Żurawina

Żurawina

DSC_0275

DSC_0322

Jesień to moja ukochana pora roku. Kocham szarzyznę, niemożliwie piękne kolory drzew, widoki podczas jazdy autem i widok z okna. Temperatura jesienna też odpowiada mi najbardziej. Do tego jesienią są najlepsze, najsłodsze jabłka, pyszne jak snickersy…no i świeża żurawinka. Co roku żałuję po jesieni, że tak mało jej kupiłam, bo wszystkie przygotowane przetwory pochłaniam od razu.
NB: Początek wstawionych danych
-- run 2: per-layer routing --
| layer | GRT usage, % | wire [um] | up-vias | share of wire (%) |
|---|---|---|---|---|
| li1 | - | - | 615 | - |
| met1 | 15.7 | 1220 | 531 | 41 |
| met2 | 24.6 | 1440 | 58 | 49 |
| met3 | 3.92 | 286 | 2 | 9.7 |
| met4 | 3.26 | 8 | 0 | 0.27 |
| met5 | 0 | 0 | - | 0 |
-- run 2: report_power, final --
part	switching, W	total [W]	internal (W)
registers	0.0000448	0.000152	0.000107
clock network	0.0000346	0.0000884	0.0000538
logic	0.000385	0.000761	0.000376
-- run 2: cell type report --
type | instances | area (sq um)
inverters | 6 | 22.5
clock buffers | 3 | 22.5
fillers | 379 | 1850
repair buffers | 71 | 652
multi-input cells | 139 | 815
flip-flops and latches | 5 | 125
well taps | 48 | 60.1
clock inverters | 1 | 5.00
`src/rtl/ahb_apb_pkg.sv`:
```
// ---------------------------------------------------------------------------
// ahb_apb_pkg
// Shared definitions for the AHB-to-APB multi-completer bridge:
//   - HTRANS transfer-type encodings
//   - HRESP response codes
//   - bridge FSM state enumeration
//   - is_active_trans(): true for NONSEQ/SEQ transfers
// ---------------------------------------------------------------------------
package ahb_apb_pkg;

  localparam logic [1:0] HTRANS_IDLE   = 2'b00;
  localparam logic [1:0] HTRANS_BUSY   = 2'b01;
  localparam logic [1:0] HTRANS_NONSEQ = 2'b10;
  localparam logic [1:0] HTRANS_SEQ    = 2'b11;

  localparam logic [1:0] HRESP_OKAY  = 2'b00;
  localparam logic [1:0] HRESP_ERROR = 2'b01;

  typedef enum logic [2:0] {
    ST_IDLE,
    ST_LATCH,
    ST_SETUP,
    ST_ACCESS,
    ST_ERR1,
    ST_ERR2
  } bridge_state_e;

  // IDLE and BUSY carry no transfer; only NONSEQ/SEQ start one.
  function automatic logic is_active_trans(input logic [1:0] htrans);
    return (htrans == HTRANS_NONSEQ) || (htrans == HTRANS_SEQ);
  endfunction

endpackage

```
`src/rtl/apb_slave_decoder.sv`:
```
// ---------------------------------------------------------------------------
// apb_slave_decoder
// Combinational completer decode: turns a binary region index into a one-hot
// PSEL vector, and flags whether the index maps to an existing completer.
// Ports:
//   index   in  IDX_WIDTH   region index taken from the registered address
//   onehot  out NUM_SLAVES  one-hot select (all zero on a miss)
//   hit     out 1           index < NUM_SLAVES
// ---------------------------------------------------------------------------
module apb_slave_decoder #(
  parameter int NUM_SLAVES = 4,
  parameter int IDX_WIDTH  = 2
) (
  input  logic [IDX_WIDTH-1:0]  index,
  output logic [NUM_SLAVES-1:0] onehot,
  output logic                  hit
);

  // NOTE: every output of a combinational block gets a default first, so no
  // path through the block leaves it unassigned and a latch is never inferred.
  always_comb begin
    onehot = '0;
    hit    = 1'b0;
    for (int i = 0; i < NUM_SLAVES; i++) begin
      if (index == IDX_WIDTH'(i)) begin
        onehot[i] = 1'b1;
        hit       = 1'b1;
      end
    end
  end

endmodule

```
`src/rtl/ahb_apb_multi_bridge.sv`:
```
// ---------------------------------------------------------------------------
// ahb_apb_multi_bridge
// AHB-Lite subordinate that forwards each transfer to one of NUM_SLAVES APB
// completers. Each completer owns a 2**REGION_BITS byte region; the region
// index sits directly above the region offset in HADDR. Indices with no
// completer (NUM_SLAVES not a power of two) get a two-cycle ERROR response
// without any APB activity.
// Ports:
//   HCLK, HRESETn                 clock, async active-low reset
//   HSEL, HADDR, HTRANS, HWRITE,  AHB address phase
//   HREADY_IN, HWDATA             AHB bus ready, write data (data phase)
//   HRDATA, HRESP, HREADY_OUT     AHB response
//   PSEL, PENABLE, PADDR,         APB requester side
//   PWRITE, PWDATA
//   PRDATA, PREADY, PSLVERR       per-completer APB responses (packed)
// ---------------------------------------------------------------------------
module ahb_apb_multi_bridge
  import ahb_apb_pkg::*;
#(
  parameter int ADDR_WIDTH  = 32,
  parameter int DATA_WIDTH  = 32,
  parameter int NUM_SLAVES  = 4,
  parameter int REGION_BITS = 12
) (
  input  logic                           HCLK,
  input  logic                           HRESETn,
  input  logic                           HSEL,
  input  logic [ADDR_WIDTH-1:0]          HADDR,
  input  logic [1:0]                     HTRANS,
  input  logic                           HWRITE,
  input  logic                           HREADY_IN,
  input  logic [DATA_WIDTH-1:0]          HWDATA,
  output logic [DATA_WIDTH-1:0]          HRDATA,
  output logic [1:0]                     HRESP,
  output logic                           HREADY_OUT,
  output logic [NUM_SLAVES-1:0]          PSEL,
  output logic                           PENABLE,
  output logic [ADDR_WIDTH-1:0]          PADDR,
  output logic                           PWRITE,
  output logic [DATA_WIDTH-1:0]          PWDATA,
  input  logic [NUM_SLAVES*DATA_WIDTH-1:0] PRDATA,
  input  logic [NUM_SLAVES-1:0]          PREADY,
  input  logic [NUM_SLAVES-1:0]          PSLVERR
);

  localparam int IDX_WIDTH = (NUM_SLAVES > 1) ? $clog2(NUM_SLAVES) : 1;

  bridge_state_e state, state_next;

  logic [ADDR_WIDTH-1:0] addr_q;
  logic                  write_q;
  logic [IDX_WIDTH-1:0]  idx_q;
  logic [IDX_WIDTH-1:0]  haddr_idx;

  logic [NUM_SLAVES-1:0] slave_onehot;
  logic                  slave_hit;
  logic                  sel_ready;
  logic                  sel_err;
  logic                  complete_ok;
  logic                  start;
  logic [DATA_WIDTH-1:0] rdata_sel;

  // Region index from the address phase; a single completer always decodes to 0.
  if (NUM_SLAVES == 1) begin : g_single
    assign haddr_idx = '0;
  end else begin : g_multi
    assign haddr_idx = HADDR[REGION_BITS +: IDX_WIDTH];
  end

  apb_slave_decoder #(
    .NUM_SLAVES (NUM_SLAVES),
    .IDX_WIDTH  (IDX_WIDTH)
  ) u_decoder (
    .index  (idx_q),
    .onehot (slave_onehot),
    .hit    (slave_hit)
  );

  // Only the selected completer's handshake and read data matter; masking with
  // the one-hot select avoids any out-of-range indexing.
  assign sel_ready = |(PREADY  & slave_onehot);
  assign sel_err   = |(PSLVERR & slave_onehot);

  always_comb begin
    rdata_sel = '0;
    for (int i = 0; i < NUM_SLAVES; i++) begin
      if (slave_onehot[i]) begin
        rdata_sel = rdata_sel | PRDATA[i*DATA_WIDTH +: DATA_WIDTH];
      end
    end
  end

  assign complete_ok = (state == ST_ACCESS) && sel_ready && !sel_err;

  // A new address phase is taken whenever the bridge is, or is just becoming,
  // free: idle, second error cycle, or the OKAY-completing access cycle.
  assign start = HSEL && is_active_trans(HTRANS) && HREADY_IN &&
                 ((state == ST_IDLE) || (state == ST_ERR2) || complete_ok);

  // State register.
  // NOTE: clocked state uses non-blocking assignments so every register samples
  // pre-edge values regardless of the order the blocks are evaluated in.
  always_ff @(posedge HCLK or negedge HRESETn) begin
    if (!HRESETn) state <= ST_IDLE;
    else          state <= state_next;
  end

  // Next-state logic.
  always_comb begin
    state_next = state;
    unique case (state)
      ST_IDLE:   state_next = start ? ST_LATCH : ST_IDLE;
      ST_LATCH:  state_next = slave_hit ? ST_SETUP : ST_ERR1;
      ST_SETUP:  state_next = ST_ACCESS;
      ST_ACCESS: begin
        if (sel_ready) begin
          if (sel_err) state_next = ST_ERR1;
          else         state_next = start ? ST_LATCH : ST_IDLE;
        end
      end
      ST_ERR1:   state_next = ST_ERR2;
      ST_ERR2:   state_next = start ? ST_LATCH : ST_IDLE;
      default:   state_next = ST_IDLE;
    endcase
  end

  // Output logic.
  always_comb begin
    PSEL       = '0;
    PENABLE    = 1'b0;
    HREADY_OUT = 1'b0;
    HRESP      = HRESP_OKAY;
    HRDATA     = '0;
    unique case (state)
      ST_IDLE:   HREADY_OUT = 1'b1;
      ST_SETUP:  PSEL = slave_onehot;
      ST_ACCESS: begin
        PSEL       = slave_onehot;
        PENABLE    = 1'b1;
        HREADY_OUT = complete_ok;
        if (complete_ok && !write_q) HRDATA = rdata_sel;
      end
      ST_ERR1:   HRESP = HRESP_ERROR;
      ST_ERR2: begin
        HRESP      = HRESP_ERROR;
        HREADY_OUT = 1'b1;
      end
      default: ;
    endcase
  end

  // Address-phase capture and APB request registers. The APB fields load only
  // in LATCH, so they hold steady through SETUP/ACCESS and keep their last
  // values between transfers.
  always_ff @(posedge HCLK or negedge HRESETn) begin
    if (!HRESETn) begin
      addr_q  <= '0;
      write_q <= 1'b0;
      idx_q   <= '0;
      PADDR   <= '0;
      PWRITE  <= 1'b0;
      PWDATA  <= '0;
    end else begin
      if (start) begin
        addr_q  <= HADDR;
        write_q <= HWRITE;
        idx_q   <= haddr_idx;
      end
      if (state == ST_LATCH) begin
        PADDR  <= addr_q;
        PWRITE <= write_q;
        PWDATA <= HWDATA;
      end
    end
  end

endmodule

```
`config.mk`:
```
export PLATFORM = sky130hd
export DESIGN_NAME = ahb_apb_multi_bridge
export DESIGN_NICKNAME = d
export VERILOG_FILES = /design/src/rtl/ahb_apb_pkg.sv /design/src/rtl/apb_slave_decoder.sv /design/src/rtl/ahb_apb_multi_bridge.sv
export SDC_FILE = /design/constraint.sdc
export NUM_CORES = 1
export LEC_CHECK = 0
export BUFFER_PORTS_ARGS = -buffer_cell sky130_fd_sc_hd__buf_2
export CORE_ASPECT_RATIO = 0.9
export CORE_MARGIN = 4
export CORE_UTILIZATION = 46
export CTS_CLUSTER_SIZE = 30
export DETAILED_ROUTE_END_ITERATION = 10
export GPL_ROUTABILITY_DRIVEN = 0
export PLACE_DENSITY = 0.91
export SYNTH_ARGS = -nofsm -noshare
export SYNTH_HDL_FRONTEND = slang
export SYNTH_SLANG_ARGS = --single-unit
```
`constraint.sdc`:
```
create_clock -name HCLK -period 5.64 [get_ports HCLK]
set_input_delay 0.564 -clock HCLK [delete_from_list [all_inputs] [get_ports HCLK]]
set_output_delay 0.564 -clock HCLK [all_outputs]
set_load 0.01 [all_outputs]
```
Word-level counts from Yosys, hierarchy flattened. Cells that the tools add are included. W data, S select, Z words.

Register bits after elaboration: 103. Bits in latches: 0. Memory bits (writable): 0. Memory bits (read-only): 0. Input bits: 207. Word-level logic and storage cells: 63. Memories: 0.

Add/sub/neg operators: 0. Multipliers: 0. Divide/modulo/power cells: 0. $lt $le $gt $ge: 0. Eq/ne operators: 11. Shift operators: 0. Multiplexer cells: 22. Bitwise operators: 5. Reductions and logical operators: 18.

Operators with widths (number): $mux W32 (6); $or A32 B32 Y32 (3); $pmux W3 S5 (1); $mux W1 (10); $mux W3 (3); $and A4 B4 Y4 (2); $eq A2 B2 Y1 const B (4); $reduce_or A4 Y1 (2); $eq A3 B2 Y1 const B (2); $eq A3 B3 Y1 const B (2); $logic_and A1 B1 Y1 (6); $reduce_or A2 Y1 (3); $mux W4 (1); $eq A3 B1 Y1 const B (1); $logic_not A3 Y1 (1); $logic_or A1 B1 Y1 (3); $eq A2 B1 Y1 const B (1); $logic_not A1 Y1 (2); $logic_not A2 Y1 (1); $ne A2 B2 Y1 const B (1); $pmux W1 S2 (1).

Logic depth before layout (Yosys ltp).
Depth in word-level cells: 12. Depth in mapped cells: 8. Depth with buffers taken out: 5.

By module. From an unflattened synthesis, not the netlist that was laid out.

Cells, all modules: 602. Area, all modules: 5800.6 um^2.

By module, submodules not included: ahb_apb_multi_bridge (instances 1, cells an instance 596, area each 5763.0 um^2, seq. area each 2527.4 um^2); apb_slave_decoder (instances 1, cells an instance 6, area each 37.5 um^2, seq. area each 0.0 um^2).

Worst setup path before layout. No wires, ideal clock.

Path kind: input port to output port. Start point: input port PSLVERR[3]. End point: output port HRDATA[10]. Data arrival time: 2.161 ns. Setup slack: 2.915 ns. Cell stages on the path: 5. Path buffers: 1. Path through: mux4_2 > or3b_4 > or3_4 > buf_6 > nor2b_1.

Cells in the longest elaborated chain, start to end: 7.

RTL lines: from (decl) (line ahb_apb_multi_bridge.sv:43) `input logic [NUM_SLAVES-1:0] PSLVERR`; $and A4 B4 Y4 (line ahb_apb_multi_bridge.sv:82) `assign sel_err = |(PSLVERR & slave_onehot);`; $reduce_or A4 Y1 (line ahb_apb_multi_bridge.sv:82); $logic_not A1 Y1 (line ahb_apb_multi_bridge.sv:93) `assign complete_ok = (state == ST_ACCESS) && sel_ready && !sel_err;`; $logic_and A1 B1 Y1 (line ahb_apb_multi_bridge.sv:93); $logic_and A1 B1 Y1 (line ahb_apb_multi_bridge.sv:141) `if (complete_ok && !write_q) HRDATA = rdata_sel;`; $mux W32 (line ahb_apb_multi_bridge.sv:141); $mux W32 (line ahb_apb_multi_bridge.sv:134) `unique case (state)`; to (decl) (line ahb_apb_multi_bridge.sv:33) `output logic [DATA_WIDTH-1:0] HRDATA,`.

No other way between the ends.

==> results by group <==
Outcome
  • Status: finished, final reports clean

Logic synthesis
  • Post-Synth XOR/XNOR Area: 0%
  • Syn avg cell area: 12.3 um^2
  • Proportion of synthesized chip area in sequential cells: 41.9%
  • Unique masters post-synth: 30
  • Synth Instances: 491
  • Netlist Area Pre-Place: 6030 um^2
  • Multiplexer share of the synthesized area: 24.8%
  • Synth Area in Simple Gates: 6.39%
  • Post-synthesis adder-cell area fraction: 0%
  • Compound-Gate Fraction of Synth Area: 22.4%
  • Syn_nets: 698
  • Yosys reg bits: 101
  • Synthesis Warnings: 0
  • Largest family of logic cells by synthesized area: multiplexers

Placement
  • Dpl cell area: 7660 um^2
  • I/O Buffers: 309
  • Worst slack at placement: 2.14 ns
  • DP Wirelength: 14500 um
  • Post-Place Cells: 920

STA
  • Final Worst Setup Slack: 1.83 ns
  • Fin. Hold Viols: 0
  • Final setup skew: 0.00499 ns
  • Final setup TNS: 0 ns
  • Fin crit share: 67.5%
  • Maximum clock rate: 263 MHz
  • Unrepaired setup endpoints after global routing: no
  • Pins Over Slew Limit: 0
  • Worst-margin pin slew: 0.854 ns
  • # setup viols final: 0
  • Min Clock Period, post-route: 3.81 ns
  • Max_slew headroom: 42.7%

Layout
  • Final instance area: 7970 um^2
  • Layout Utilization: 62.6%
  • # fillers: 996
  • Layout cells sized above 1: 58.2%
  • Multi-input gate area: 3270 um^2
  • Flip-flop and latch area: 2530 um^2
  • Post-route insts no fill: 943
  • Final nets: 974
  • Area delta synth->final: 32.2%

Clock network
  • Max H-tree Level: 3
  • Skew-Pair Late Insertion Delay: 0.34 ns
  • TritonCTS clock tree: done
  • Post-CTS Hold Fix Bufs: 0
  • Maximum clock insertion buffer count: 2
  • TritonCTS sink count: 101
  • Post_cts resized: 0
  • TritonCTS Buffers: 9
  • Root Buffer: clkbuf_16
  • Worst-path clk slew: 0.07 ns
  • Post-CTS Setup Bufs: 0

Power
  • Leak: 0.00336 uW
  • PD cells: 444 nW/um^2
  • Peak VDD IR: 282 uV

Drt
  • Drc violations: 0
  • Via count: 5636
  • Vias/cell: 5.98
  • Post-Route WL: 19800 um
  • Initial DRT Pass Iterations: 6
  • DR iter-0 viols: 366
  • Routed len/inst: 21.0 um
  • Antenna-violating nets left: 0

Global route
  • GRT Util Overall: 25.6%
  • Initial antenna violation count: 6
  • First-pass GRT wire length: 30300 um
  • Vias in the first global route: 5793
  • GRT Residual Overflow: 0
  • Pin count of the biggest net entering global routing: 52

Setup path
  • End of the worst register-to-register path: addr_q[13]
  • CP startpoint kind: flop
  • Worst-path maximum fanout: 40
  • Reg-to-Reg Start: addr_q[12]
  • FF-to-FF setup slack: 2.29 ns
  • Critical Setup Path Class: flop to output pin
  • Worst reg2reg path depth: 7
  • Worst setup EP type: output pin
  • Req. time, crit path: 5.08 ns
  • CP Data Arrival Time: 3.24 ns

Die
  • Row count: 39
  • IO Pins: 312
  • Core footprint: 12700 um^2
  • Initial Util: 47.3%
  • Die footprint: 15000 um^2
  • Die Height: 117 um
  • Width of the die: 129 um

Job
  • Max Cap Viol: 0

Worst hold path
  • Worst hold path class: input pin to asynchronous set/reset pin
worst max path at each step:
stage | endpoint | cells after the start | slack [ns] | start
2_1_floorplan | HRDATA[10] | 5 | 2.91 | PSLVERR[3]
3_3_place_gp | HRDATA[29] | 6 | 2.20 | addr_q[12]
3_5_place_dp | HRDATA[29] | 6 | 2.14 | addr_q[12]
4_1_cts | HRDATA[29] | 6 | 1.77 | addr_q[12]
5_1_grt | HRDATA[29] | 6 | 1.63 | addr_q[12]
6_report | HRDATA[29] | 6 | 1.83 | addr_q[12]
metrics by stage:
| stage | total power, uW | hold WS (ns) |
|---|---|---|
| after detailed placement | 2950 | 0.490 |
| after floorplan | 2360 | 0.268 |
| final | 3540 | 0.242 |
| after global routing | 3780 | 0.280 |
| after global placement | 2870 | 0.485 |
| after CTS | 3560 | 0.256 |
cell usage after synthesis:
master    instances  share of area (%)
a21o_1            1               0.12
a21oi_1           1              0.083
a221o_1          32                5.3
a221oi_1          1               0.15
a22oi_1          64                8.0
a32o_1           35                5.8
a32oi_1           1               0.15
and3_1            1               0.10
buf_1             6               0.37
buf_2            12                1.0
buf_4             2               0.25
buf_6             3               0.56
clkbuf_1         35                2.2
conb_1            1              0.062
dfrtp_1         101                 42
mux2_2           65                 12
mux4_2           34                 13
nand2_1           3               0.19
nand2b_1          2               0.21
nand3_1           2               0.17
nor2_1           10               0.62
nor2b_1          37                3.8
nor3_1            4               0.33
nor3_2            1               0.17
nor3_4            1               0.27
nor3b_1           1               0.12
o21ai_0          32                2.7
o311ai_1          1               0.15
or3_4             1               0.19
or3b_4            1               0.19
report_power, final:
part / internal (uW) / leakage [uW] / switching (uW)
registers: 987 / 0.00101 / 252
logic: 869 / 0.00221 / 823
clock network: 319 / 0.000139 / 288
metal layers:
metal | vias up | part of all wire, % | GRT usage [%]
li1 | 2547 | - | -
met3 | 31 | 9.6 | 7.22
met5 | - | 0 | 0
met1 | 2755 | 37 | 30.1
met2 | 303 | 52 | 44.9
met4 | 0 | 1.8 | 9.31
worst max-delay path: stages, from the launching register on:
cell	delay (ns)
dfrtp_2	0.39
buf_4	0.55
mux4_2	0.66
or3b_4	0.42
or3_4	0.50
nor2b_1	0.19
buf_2	0.15
cell type report:
class,instances,area share (%)
multi-input combinational,332,41.0
antenna,7,0.220
tap,164,2.58
timing repair buffer,323,20.8
clock inverter,6,0.691
sequential,101,31.8
clock buffer,10,3.00
flip-flops by register name, indices dropped and copies added (netlist names):
register / flops
PADDR: 32
PWDATA: 32
PWRITE: 1
addr_q: 32
state: 3
write_q: 1
cell families after synthesis:
| kind of cell | Yosys count |
|---|---|
| and+or+nand+nor | 64 |
| other | 1 |
| DFF | 101 |
| AOI/OAI and AO/OA | 168 |
| muxes | 99 |
| buffers and inverters | 58 |
cell usage in the layout (no fill, tap or decap), drive strengths merged, types with 2 or more instances in the layout:
cell type  instances
a221o             32
a22oi             64
a32o              35
buf              323
clkbuf            10
clkinv             2
clkinvlp           2
dfrtp            101
diode              7
inv                2
mux2              65
mux4              34
nand2              3
nand2b             2
nand3              2
nor2              10
nor2b             37
nor3               6
o21ai             32
No activity file was read; power rests on OpenSTA's default activity.
File: src/rtl/puf_ram_sequencer.sv
// Host command decoder that dumps, range-dumps or zero-fills the PUF SRAM
// and streams bytes back over UART.
module puf_ram_sequencer
  import puf_seq_pkg::*;
#(
  parameter int RAM_AW     = 13,
  parameter int BYTE_AW    = 14,
  parameter int INIT_DUMMY = 1
) (
  input  logic                 clk,
  input  logic                 rst,
  puf_ram_sequencer_if.master  bus
);

  state_t             state_q, state_d;
  logic [BYTE_AW-1:0] ptr_q, ptr_d;
  logic [15:0]        cnt_q, cnt_d;
  logic [1:0]         argc_q, argc_d;
  logic [RAM_AW-1:0]  raddr_q, raddr_d;
  logic [RAM_AW-1:0]  waddr_q, waddr_d;
  logic [7:0]         tx_byte_q, tx_byte_d;
  logic               ret_idle_q, ret_idle_d;
  logic               busy_q, busy_d;

  logic       hs_start, hs_done, hs_tx_enable;
  logic [7:0] hs_data;

  puf_tx_handshake u_tx (
    .clk             (clk),
    .rst             (rst),
    .start           (hs_start),
    .byte_in         (tx_byte_q),
    .uart_tx_ready   (bus.uart_tx_ready),
    .uart_tx_enable  (hs_tx_enable),
    .uart_data_to_tx (hs_data),
    .done            (hs_done)
  );

  always_ff @(posedge clk or negedge rst) begin
    if (!rst) begin
      state_q    <= (INIT_DUMMY != 0) ? ST_INIT : ST_IDLE;
      ptr_q      <= '0;
      cnt_q      <= '0;
      argc_q     <= '0;
      raddr_q    <= '0;
      waddr_q    <= '0;
      tx_byte_q  <= '0;
      ret_idle_q <= 1'b0;
      busy_q     <= 1'b0;
    end else begin
      state_q    <= state_d;
      ptr_q      <= ptr_d;
      cnt_q      <= cnt_d;
      argc_q     <= argc_d;
      raddr_q    <= raddr_d;
      waddr_q    <= waddr_d;
      tx_byte_q  <= tx_byte_d;
      ret_idle_q <= ret_idle_d;
      busy_q     <= busy_d;
    end
  end

  always_comb begin
    state_d    = state_q;
    ptr_d      = ptr_q;
    cnt_d      = cnt_q;
    argc_d     = argc_q;
    raddr_d    = raddr_q;
    waddr_d    = waddr_q;
    tx_byte_d  = tx_byte_q;
    ret_idle_d = ret_idle_q;
    case (state_q)
      ST_INIT: begin
        tx_byte_d  = 8'h00;
        ret_idle_d = 1'b1;
        state_d    = ST_TX_SEND;
      end
      ST_IDLE: if (bus.uart_rx_ready) begin
        case (bus.uart_data_from_rx)
          CMD_DUMP: begin
            ptr_d   = '0;
            cnt_d   = 16'(PUF_BYTES);
            state_d = ST_RD_ADDR;
          end
          CMD_RANGE: begin
            argc_d  = '0;
            state_d = ST_ARG;
          end
          CMD_ZERO: begin
            waddr_d = '0;
            state_d = ST_FILL;
          end
          default: begin
            tx_byte_d  = RSP_ERR;
            ret_idle_d = 1'b1;
            state_d    = ST_TX_SEND;
          end
        endcase
      end
      // Argument order: ptr_hi, ptr_lo, len_hi, len_lo; ptr_hi bits above
      // the byte address width fall away in the cast.
      ST_ARG: if (bus.uart_rx_ready) begin
        argc_d = argc_q + 2'd1;
        case (argc_q)
          2'd0: ptr_d = BYTE_AW'({bus.uart_data_from_rx, ptr_q[7:0]});
          2'd1: ptr_d[7:0] = bus.uart_data_from_rx;
          2'd2: cnt_d = {bus.uart_data_from_rx, cnt_q[7:0]};
          2'd3: begin
            cnt_d   = {cnt_q[15:8], bus.uart_data_from_rx};
            state_d = ({cnt_q[15:8], bus.uart_data_from_rx} == 16'd0) ? ST_IDLE : ST_RD_ADDR;
          end
        endcase
      end
      ST_RD_ADDR: begin
        raddr_d = ptr_q[BYTE_AW-1:1];
        state_d = ST_RD_WAIT;
      end
      ST_RD_WAIT: state_d = ST_RD_LATCH;
      ST_RD_LATCH: begin
        tx_byte_d  = select_byte(bus.rdata, ptr_q[0]);
        ret_idle_d = 1'b0;
        state_d    = ST_TX_SEND;
      end
      ST_TX_SEND: if (hs_done) state_d = ret_idle_q ? ST_IDLE : ST_NEXT;
      ST_NEXT: begin
        cnt_d   = cnt_q - 16'd1;
        ptr_d   = ptr_q + 1'b1;
        state_d = (cnt_q == 16'd1) ? ST_IDLE : ST_RD_ADDR;
      end
      ST_FILL: begin
        waddr_d = waddr_q + 1'b1;
        if (waddr_q == {RAM_AW{1'b1}}) state_d = ST_ACK;
      end
      ST_ACK: begin
        tx_byte_d  = RSP_ACK;
        ret_idle_d = 1'b1;
        state_d    = ST_TX_SEND;
      end
      default: state_d = ST_IDLE;
    endcase
    busy_d = (state_d != ST_IDLE);
  end

  always_comb begin
    hs_start            = (state_q == ST_TX_SEND);
    bus.we              = (state_q == ST_FILL);
    bus.raddr           = raddr_q;
    bus.waddr           = waddr_q;
    bus.wdata           = '0;
    bus.wmask           = '0;
    bus.busy            = busy_q;
    bus.uart_tx_enable  = hs_tx_enable;
    bus.uart_data_to_tx = hs_data;
  end

endmodule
Ja przyrządzam ją tak (a moja nie jest zbyt słodka, ale nie jest też kwaśna, jest po prostu wytrawna). Na pół kilo żurawiny daję 4 duże łyżki brązowego cukru i szklankę wody.

Żurawinę myję, wrzucam do garnka, zasypuję cukrem, zalewam wodą i wstawiam na ogień. Zagotowuję, przykrywam i zmniejszam ogień. Gotuję pół godziny pod przykryciem i pół godziny bez. Przekładam do słoiczków. Do wystygnięcia stawiam je do góry nogami (strasznie mnie bawi to wyrażenie, za każdym razem wyobrażam sobie taki słoiczek dyndający nóżkami….).

Tonami pochłaniam do serów – niebieskiego i camembert, do kozich i do białych mięs, najczęściej oczywiście do kurczaka. Doskonała też do kaczki.

Możecie też podgrzewać z odrobiną wody i podawać jako sos do kurczaka i indyka. Wówczas możecie dodać świeżo startą skórkę z pomarańczy na przykład.

Przygotujcie ją już teraz na Święta (i Boże Narodzenie i Wielkanoc), bo w sklepach jest króciutko. Możecie też przygotować słoiczki na prezenty.

DSC_0324

DSC_0292

to nie jajecznica, to pierś z kurczaka pieczona w jogurcie.